[Record extracts Boundary: Start]

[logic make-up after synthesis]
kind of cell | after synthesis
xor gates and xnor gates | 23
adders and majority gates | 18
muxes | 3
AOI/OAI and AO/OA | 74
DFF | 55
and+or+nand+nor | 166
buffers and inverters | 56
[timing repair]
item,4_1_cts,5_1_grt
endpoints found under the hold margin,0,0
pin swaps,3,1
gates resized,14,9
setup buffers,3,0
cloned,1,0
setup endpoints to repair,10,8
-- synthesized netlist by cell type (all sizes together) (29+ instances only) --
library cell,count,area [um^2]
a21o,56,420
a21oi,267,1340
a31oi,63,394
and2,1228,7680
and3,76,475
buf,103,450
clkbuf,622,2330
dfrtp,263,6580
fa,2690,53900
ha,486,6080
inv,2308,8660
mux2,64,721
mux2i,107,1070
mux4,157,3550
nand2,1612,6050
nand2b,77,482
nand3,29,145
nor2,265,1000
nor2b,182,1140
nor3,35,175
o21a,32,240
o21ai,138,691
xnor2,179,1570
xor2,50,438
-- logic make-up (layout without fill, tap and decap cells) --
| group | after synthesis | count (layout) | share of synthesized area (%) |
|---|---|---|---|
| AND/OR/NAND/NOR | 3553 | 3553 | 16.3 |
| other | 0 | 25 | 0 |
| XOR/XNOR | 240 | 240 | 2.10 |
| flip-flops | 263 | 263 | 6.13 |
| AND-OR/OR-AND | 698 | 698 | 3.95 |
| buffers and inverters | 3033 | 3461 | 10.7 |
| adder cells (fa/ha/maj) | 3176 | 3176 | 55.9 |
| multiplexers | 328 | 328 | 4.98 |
==> run.sh <==
#!/bin/bash
# OpenROAD 26Q1-2900-gdf79404cd8, Yosys 0.63+post, stock flow scripts
make -C /OpenROAD-flow-scripts/flow DESIGN_CONFIG=/design/flow/config.mk WORK_HOME=/design/flow/orfs finish
==> config.mk <==
export PLATFORM = sky130hd
export DESIGN_NAME = free_list
export DESIGN_NICKNAME = free_list
export VERILOG_FILES = /design/flow/design.v
export SDC_FILE = /design/flow/constraint.sdc
export NUM_CORES = 4
export LEC_CHECK = 1
export CORE_UTILIZATION = 30
==> constraint.sdc <==
current_design free_list

set clk_period 11.5
set clk_io_pct 0.2

create_clock -name clk0 -period $clk_period [get_ports {clk}]

set non_clock_inputs [all_inputs -no_clocks]
set_input_delay [expr $clk_period * $clk_io_pct] -clock clk0 $non_clock_inputs
set_output_delay [expr $clk_period * $clk_io_pct] -clock clk0 [all_outputs]
==> design/flow/constraint.sdc <==
current_design prf

set clk_period 13.1
set clk_io_pct 0.2

create_clock -name clk0 -period $clk_period [get_ports {clk}]

set non_clock_inputs [all_inputs -no_clocks]
set_input_delay [expr $clk_period * $clk_io_pct] -clock clk0 $non_clock_inputs
set_output_delay [expr $clk_period * $clk_io_pct] -clock clk0 [all_outputs]
==> design/flow/run.sh <==
#!/bin/bash
# OpenROAD 26Q1-2900-gdf79404cd8, Yosys 0.63+post, stock flow scripts
make -C /OpenROAD-flow-scripts/flow DESIGN_CONFIG=/design/flow/config.mk WORK_HOME=/design/flow/orfs finish
==> design/flow/config.mk <==
export PLATFORM = sky130hd
export DESIGN_NAME = prf
export DESIGN_NICKNAME = prf
export VERILOG_FILES = /design/flow/design.v
export SDC_FILE = /design/flow/constraint.sdc
export NUM_CORES = 4
export LEC_CHECK = 1
export CORE_UTILIZATION = 30
==> design/flow/design.v <==
module prf #(parameter XLEN=64, PHYS=64, PW=4)(
  input  logic                 clk,
  input  logic [PW-1:0]        raddr1, raddr2,
  output logic [XLEN-1:0]      rdata1, rdata2,
  input  logic                 we,
  input  logic [PW-1:0]        waddr,
  input  logic [XLEN-1:0]      wdata
);
  logic [XLEN-1:0] phys [PHYS-1:0];
  assign rdata1 = phys[raddr1];
  assign rdata2 = phys[raddr2];
  always_ff @(posedge clk) if (we) phys[waddr] <= wdata;
endmodule
==> results.toml <==
# implementation run metrics
[drt]
drc = 0
met2_length_um = 62700
topRoutingLayerUsed = "met5"
routedWlPerCell_um = 29.8
drtIter0Drc = 1435
routed-wl-met3_um = 26100
wirelength_um = 132000
vias = 24398
wl_met1_um = 39700
ant_nets = 0
avgViaCountPerCell = 5.50
dr.pass1.iters = 5

[setup_path]
critPathMostFrequentCell = "buf_4"
cpLargestDelayFamily = "buffers and inverters"
required_ns = 10.48
crit_path_end_kind = "output pin"
slowest_delay_ns = 0.80
arrival_ns = 5.96
crit_slowest_cell = "buf_4"
crit_type = "primary input to output pin"
crit_buf_inv = 4
crit_chain = "buf_8, buf_4, buf_4, mux4_2, a22oi_1, nand2_1, clkdlybuf4s50_1"
start_kind = "primary input"
crit_fanout = 56

[logic_synthesis]
yosys.area_share.adder_pct = 0
yosys_area_um2 = 45700
ys_ff = 1024
synth.area.top_cells = "edfxtp_1, mux4_2, a22oi_1, nand2_1, clkbuf_1"
postSynthCellCount = 2119
ys_cells = 2119
aoi_share_pct = 4.21
ys_sh_mux_pct = 25.2
avgSynthCellArea_um2 = 21.6
ys_types = 17
top_area_share_pct = 67.3
simple_gate_share_pct = 1.39
yosysWarnings = 1
logic_family = "multiplexers"
xor_share_pct = 0
synth_seq_share_pct = 67.3
top_area_cell = "edfxtp_1"
synth_area_um2 = 45700

[final_layout]
reg_top3 = "phys (1024)"
largest_register_ff_count = 1024
final_cell_area_um2 = 53700
largest_register = "phys"
mostFrequentLayoutCell = "edfxtp_1"
syn_to_final_growth_pct = 17.5
drive_gt1_share_pct = 32.1
most-common-layout-cells = "edfxtp_1, mux4_2, a22oi_1"

[clocking]
h-tree-depth = 3
cts_buffers = 102
root_buffer = "clkbuf_16"
clockBufferDepth = 3
cts_tree = "done"
cts_resized = 0
cts_setup_buffers = 0
cts_hold_buf = 0
cts.clk_slew.worst_paths_ns = 0.06
clock_sinks = 1024

[power_and_ir_drop]
switching_share_pct = 22.1
cellLeakagePower_nw = 16.5
netSwitchingPower_mw = 1.62
p_int_mw = 5.69
clock_power_share_pct = 40.3
pwr_density_cell_nw_per_um2 = 136
sequentialPowerShare_pct = 50.7
peakVddDrop_uv = 118
comb_power_share_pct = 9.0

[timing]
finalCriticalPeriod_ns = 8.58
setup_slack_ns = 4.52
worst_slew_pin_slew_ns = 0.883
setup_violations = 0
timing.setup.tns_ns = 0
period_used_pct = 65.5
hold_ws_ns = 2.82
hold_viol_final = 0
rsz0062_at_grt = "no"
slew_viol_final = 0
maxSlewHeadroom_pct = 41.1
max_freq_mhz = 117

[floorplanning]
die_height_um = 392
initial_utilization_pct = 30.4
core_area_um2 = 150000
row_count = 142
ios = 206
die_area_um2 = 154000
fp.dieW_um = 392

[global_route]
grt_pass1_vias = 28242
grt_start_max_net_pins = 65
grt_pass1_wl_um = 190000
groute.usage.overall_pct = 18.7
overflow = 0
antenna_found_initial = 22

[min_path]
min_from = "wdata[12]"
min_to = "phys[2][12]"
hp-class = "primary input to register"
holdPathStages = 1

[outcome]
status = "finished, final reports clean"

[placed_design]
dpl_cell_area_um2 = 50300
gp_congestion = 0.787
portBuffers = 205
dpl_worst_slack_ns = 4.48
hpwl_um = 71700

[flow_run]
drv_cap = 0
warnings = 26
[stage by stage]
| step | utilization, % | power, mW | cells |
|---|---|---|---|
| 6_report | 35.7 | 7.30 | 4438 |
| 5_1_grt | 35.7 | 7.53 | 4436 |
| 4_1_cts | 35.7 | 7.38 | 4432 |
| 3_5_place_dp | 33.4 | 4.43 | 4245 |
| 3_3_place_gp | 33.4 | 4.42 | 4245 |
| 2_1_floorplan | - | 4.11 | 2119 |
[cells by family (layout without fill, tap and decap cells)]
kind of cell    after synthesis  after routing
buf+inv                     168            465
mux                         512            512
compound gates              256            256
flops                      1024           1024
other cells                   0              6
simple gates                159            159
[per-layer routing]
metal | GRT usage [%] | up-vias
li1 | - | 9841
met1 | 19.0 | 12339
met2 | 28.1 | 1958
met3 | 16.9 | 226
met4 | 4.00 | 34
met5 | 1.82 | -
[worst max path at each step]
stage	from	endpoint	cells past startpoint
4_1_cts	raddr1[0]	rdata1[63]	7
5_1_grt	raddr1[0]	rdata1[63]	7
6_report	raddr1[1]	rdata1[21]	7
[synth_stat cells]
cell type,n
edfxtp_1,1024
mux4_2,512
a22oi_1,256
nand2_1,129
clkbuf_1,76
buf_4,36
buf_1,27
buf_2,21
nor2_1,14
buf_6,8
nor2b_1,4
nor3_1,4
and2_1,2
nand2b_1,2
nand3b_1,2
nand3_1,1
or3b_2,1
[power by group through the flow]
stage / clock (mW) / combinational [mW] / sequential [mW]
after CTS: 3.01 / 0.667 / 3.70
after global routing: 3.12 / 0.707 / 3.71
final: 2.94 / 0.655 / 3.70
==> design/flow/design.v <==
module sevensegdisp(enable,xin, yout);
input[3:0] xin; 
input enable;
output[6:0] yout;
reg[6:0] yout;
always @(xin or enable)
begin
    if(enable==1)
        case(xin)
            4'b0000:yout=7'b1111110;
            4'b0001:yout=7'b0110000;
            4'b0010:yout=7'b1101101;
            4'b0011:yout=7'b1111001;
            4'b0100:yout=7'b0110011;
            4'b0101:yout=7'b1011011;
            4'b0110:yout=7'b1011111;
            4'b0111:yout=7'b1110000;
            4'b1000:yout=7'b1111111;
            4'b1001:yout=7'b1111011;
            default:yout=7'b0000000;
        endcase
    else
        yout=7'b0000000;
end
endmodule
==> design/flow/run.sh <==
#!/bin/bash
# OpenROAD 26Q1-2900-gdf79404cd8, Yosys 0.63+post, stock flow scripts
make -C /OpenROAD-flow-scripts/flow DESIGN_CONFIG=/design/flow/config.mk WORK_HOME=/design/flow/orfs finish
module debounce(in,clk,out,rst);
	input in,clk,rst;
	output reg out;
	parameter CNTSIZE = 2;
	reg infirstNext, in_r, infirst;
	reg state, stateNext;
	reg [CNTSIZE:0] cnt, cntNext;
	wire triger;
	always@(posedge clk) begin
		in_r <= #1 in;
		cnt <= #1 cntNext;
		state <= #1 stateNext;
		infirst <= #1 infirstNext;
	end
	always@(*)begin
		cntNext = cnt;
		stateNext = state;
		infirstNext = infirst;
		if(rst)begin
			stateNext = 0;
			cntNext = 0;
			infirstNext = 0;
		end else begin
			case(state)
				0: begin
					if(triger)begin
						stateNext = 1;
						infirstNext = in;
						cntNext = cnt + 1;
					end
				end
				1: begin
					if(cnt == 0)
						stateNext = 0;
					else
						cntNext = cnt + 1;
				end
			endcase
		end
	end
	always@(*)begin
		if(cnt!=0 || state == 1)
			out = infirst;
		else
			out = in;
	end
	assign triger = in_r^in;
endmodule
[/design/flow/config.mk]
export PLATFORM = sky130hd
export DESIGN_NAME = display2_top
export DESIGN_NICKNAME = display2_top
export VERILOG_FILES = /design/flow/design.v
export SDC_FILE = /design/flow/constraint.sdc
export NUM_CORES = 4
export LEC_CHECK = 1
export CORE_UTILIZATION = 30
[/design/flow/constraint.sdc]
current_design display2_top

set clk_period 5.4
set clk_io_pct 0.2

create_clock -name clk0 -period $clk_period [get_ports {clk}]

set non_clock_inputs [all_inputs -no_clocks]
set_input_delay [expr $clk_period * $clk_io_pct] -clock clk0 $non_clock_inputs
set_output_delay [expr $clk_period * $clk_io_pct] -clock clk0 [all_outputs]
[/design/flow/design.v]
`timescale 1ns / 1ps
module SevenSegFourDigwithEnable(clk, rst, in, sevenSeg, anode);
input clk, rst;
input [19:0] in;
output [7:0] sevenSeg;
output reg [3:0] anode;
parameter SCWIDTH = 15;
reg [SCWIDTH:0] cnt, cntNext;
reg [4:0] inOneDig;
SevenSegOneDigwithEnable inst0(.in(inOneDig), .sevenSeg(sevenSeg));
always@(posedge clk) begin
	cnt <= cntNext;
end
always@(*) begin
	if(rst) begin
		cntNext = 0;
		anode = 4'b1111;
		inOneDig = 5'b11111;
	end else begin
		cntNext = cnt + 1;
		case(cnt[SCWIDTH:SCWIDTH-1])
			2'b00:begin
				inOneDig = in[19:15];
				anode = 4'b0111;
			end
			2'b01:begin
				inOneDig = in[14:10];
				anode = 4'b1011;
			end
			2'b10:begin
				inOneDig = in[9:5];
				anode = 4'b1101;
			end
			2'b11:begin
				inOneDig = in[4:0];
				anode = 4'b1110;
			end
		endcase
	end
end
endmodule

[Record extracts Boundary: End]

§ About this task:
Copy the lines above exactly. Start with the line containing "-- logic make-up", end with the line containing "3176 | 55.9 |", and include both.

§ Output for this exercise:
-- logic make-up (layout without fill, tap and decap cells) --
| group | after synthesis | count (layout) | share of synthesized area (%) |
|---|---|---|---|
| AND/OR/NAND/NOR | 3553 | 3553 | 16.3 |
| other | 0 | 25 | 0 |
| XOR/XNOR | 240 | 240 | 2.10 |
| flip-flops | 263 | 263 | 6.13 |
| AND-OR/OR-AND | 698 | 698 | 3.95 |
| buffers and inverters | 3033 | 3461 | 10.7 |
| adder cells (fa/ha/maj) | 3176 | 3176 | 55.9 |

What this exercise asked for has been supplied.